Can't understand source of constant for prime counting function:

Question

Consider the prime counting function

$$ \pi(x) = \ the \ number \ of \ primes \ less \ than \ or \ equal \ to \ x$$

It is well known due to the sieve eratosthenes that given an integer $n$ and the set of primes less than or equal to $\sqrt{n} = p_1, ... p_k$ that the total number of additional primes generated is:

$$ A(n)= n - \sum_{i = 1}^{k}\left[ \frac{n}{p_i} \right] +\sum_{i = 1, j \ne i, j = 1}^{k,k}\left[ \frac{n}{p_i p_j} \right] ... $$

Based on simple inclusion and exclusion:

Therefore naturally I would assume that

$$\pi(\sqrt{n}) + A(n) = \pi(n)$$

That is primes less than the the root of n plus primes bigger than the root of n but less than n gives all the primes less than n.

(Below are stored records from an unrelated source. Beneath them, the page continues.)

==> config.mk <==
export PLATFORM = sky130hd
export DESIGN_NAME = seq_divider
export DESIGN_NICKNAME = d
export VERILOG_FILES = /design/src/rtl/seq_divider.sv
export SDC_FILE = /design/constraint.sdc
export NUM_CORES = 1
export LEC_CHECK = 0
export ABC_AREA = 0
export CAP_MARGIN = 20
export CORE_UTILIZATION = 64
export DETAILED_ROUTE_END_ITERATION = 12
export DONT_BUFFER_PORTS = 1
export PLACE_DENSITY = 0.8
export SKIP_CTS_REPAIR_TIMING = 1
export SLEW_MARGIN = 20
export SYNTH_ARGS = -nofsm -noshare
export SYNTH_HDL_FRONTEND = slang
export SYNTH_SLANG_ARGS = --single-unit
==> constraint.sdc <==
create_clock -name clk -period 9.08 [get_ports clk]
set_input_delay 1.816 -clock clk [delete_from_list [all_inputs] [get_ports clk]]
set_output_delay 1.816 -clock clk [all_outputs]
set_load 0.01 [all_outputs]
==> src/rtl/seq_divider.sv <==
// seq_divider: multi-cycle radix-2 restoring divider producing quotient (LO) and remainder (HI)
module seq_divider #(
   parameter int WIDTH = 32
) (
   input  logic             clk,
   input  logic             rst,
   input  logic             start,
   input  logic             signed_op,
   input  logic [WIDTH-1:0] dividend,
   input  logic [WIDTH-1:0] divisor,
   output logic [WIDTH-1:0] quotient,
   output logic [WIDTH-1:0] remainder,
   output logic             busy,
   output logic             done,
   output logic             div_zero
);
   localparam int CW = $clog2(WIDTH);
   typedef enum logic [1:0] {IDLE, CALC, FIX} state_t;
   state_t           state_q;
   logic [WIDTH-1:0] prem_q, dvd_q, dsr_q, raw_q, quo_q, rem_q;
   logic [CW-1:0]    cnt_q;
   logic             sgn_q_q, sgn_r_q, dz_q, done_q, dz_out_q;
   logic [WIDTH:0]   shifted, trial;
   logic [WIDTH-1:0] prem_d, dvd_d, a_mag, b_mag;
   // one restoring step: the dividend register doubles as the quotient shift register
   always_comb begin
      shifted = {prem_q, dvd_q[WIDTH-1]};
      trial   = shifted - {1'b0, dsr_q};
      prem_d  = trial[WIDTH] ? shifted[WIDTH-1:0] : trial[WIDTH-1:0];
      dvd_d   = {dvd_q[WIDTH-2:0], ~trial[WIDTH]};
      a_mag   = (signed_op & dividend[WIDTH-1]) ? -dividend : dividend;
      b_mag   = (signed_op & divisor[WIDTH-1]) ? -divisor : divisor;
   end
   // control FSM with registered results; reset aborts any operation in flight
   always_ff @(posedge clk) begin
      if (rst) begin
         state_q  <= IDLE;
         quo_q    <= '0;
         rem_q    <= '0;
         done_q   <= 1'b0;
         dz_out_q <= 1'b0;
         dz_q     <= 1'b0;
         cnt_q    <= '0;
      end else begin
         done_q <= 1'b0;
         case (state_q)
            IDLE: if (start) begin
               raw_q   <= dividend;
               sgn_q_q <= signed_op & (dividend[WIDTH-1] ^ divisor[WIDTH-1]);
               sgn_r_q <= signed_op & dividend[WIDTH-1];
               dvd_q   <= a_mag;
               dsr_q   <= b_mag;
               prem_q  <= '0;
               cnt_q   <= '0;
               dz_q    <= divisor == '0;
               state_q <= divisor == '0 ? FIX : CALC;
            end
            CALC: begin
               prem_q  <= prem_d;
               dvd_q   <= dvd_d;
               cnt_q   <= cnt_q + 1'b1;
               state_q <= cnt_q == CW'(WIDTH - 1) ? FIX : CALC;
            end
            FIX: begin
               quo_q    <= dz_q ? '1 : (sgn_q_q ? -dvd_q : dvd_q);
               rem_q    <= dz_q ? raw_q : (sgn_r_q ? -prem_q : prem_q);
               dz_out_q <= dz_q;
               done_q   <= 1'b1;
               state_q  <= IDLE;
            end
            default: state_q <= IDLE;
         endcase
      end
   end
   assign quotient  = quo_q;
   assign remainder = rem_q;
   assign busy      = state_q != IDLE;
   assign done      = done_q;
   assign div_zero  = dz_out_q;
endmodule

But instead the formula in this wiki page: http://en.wikipedia.org/wiki/Prime-counting_function#Algorithms_for_evaluating_.CF.80.28x.29 asserts what I have is:

$$\pi(n) + 1 = \pi(\sqrt{n}) + A(n)$$

Where is this '1' coming from?

Answer 1

You never sieved out $1$, and $1$ is not prime.

Answer 2

Let $p_1, \ldots, p_l$ denote the primes less than or equal to $n$. Then $\pi(\sqrt n) = k$, $\pi(n) = l$. $A(n)$ now counts the numbers less than $n$, which are not divisible by any of the primes $p_1, \ldots, p_k$. These are exactly the primes $p_{k+1}, \ldots, p_l$, and $1$. So $A(n) = l-k + 1$.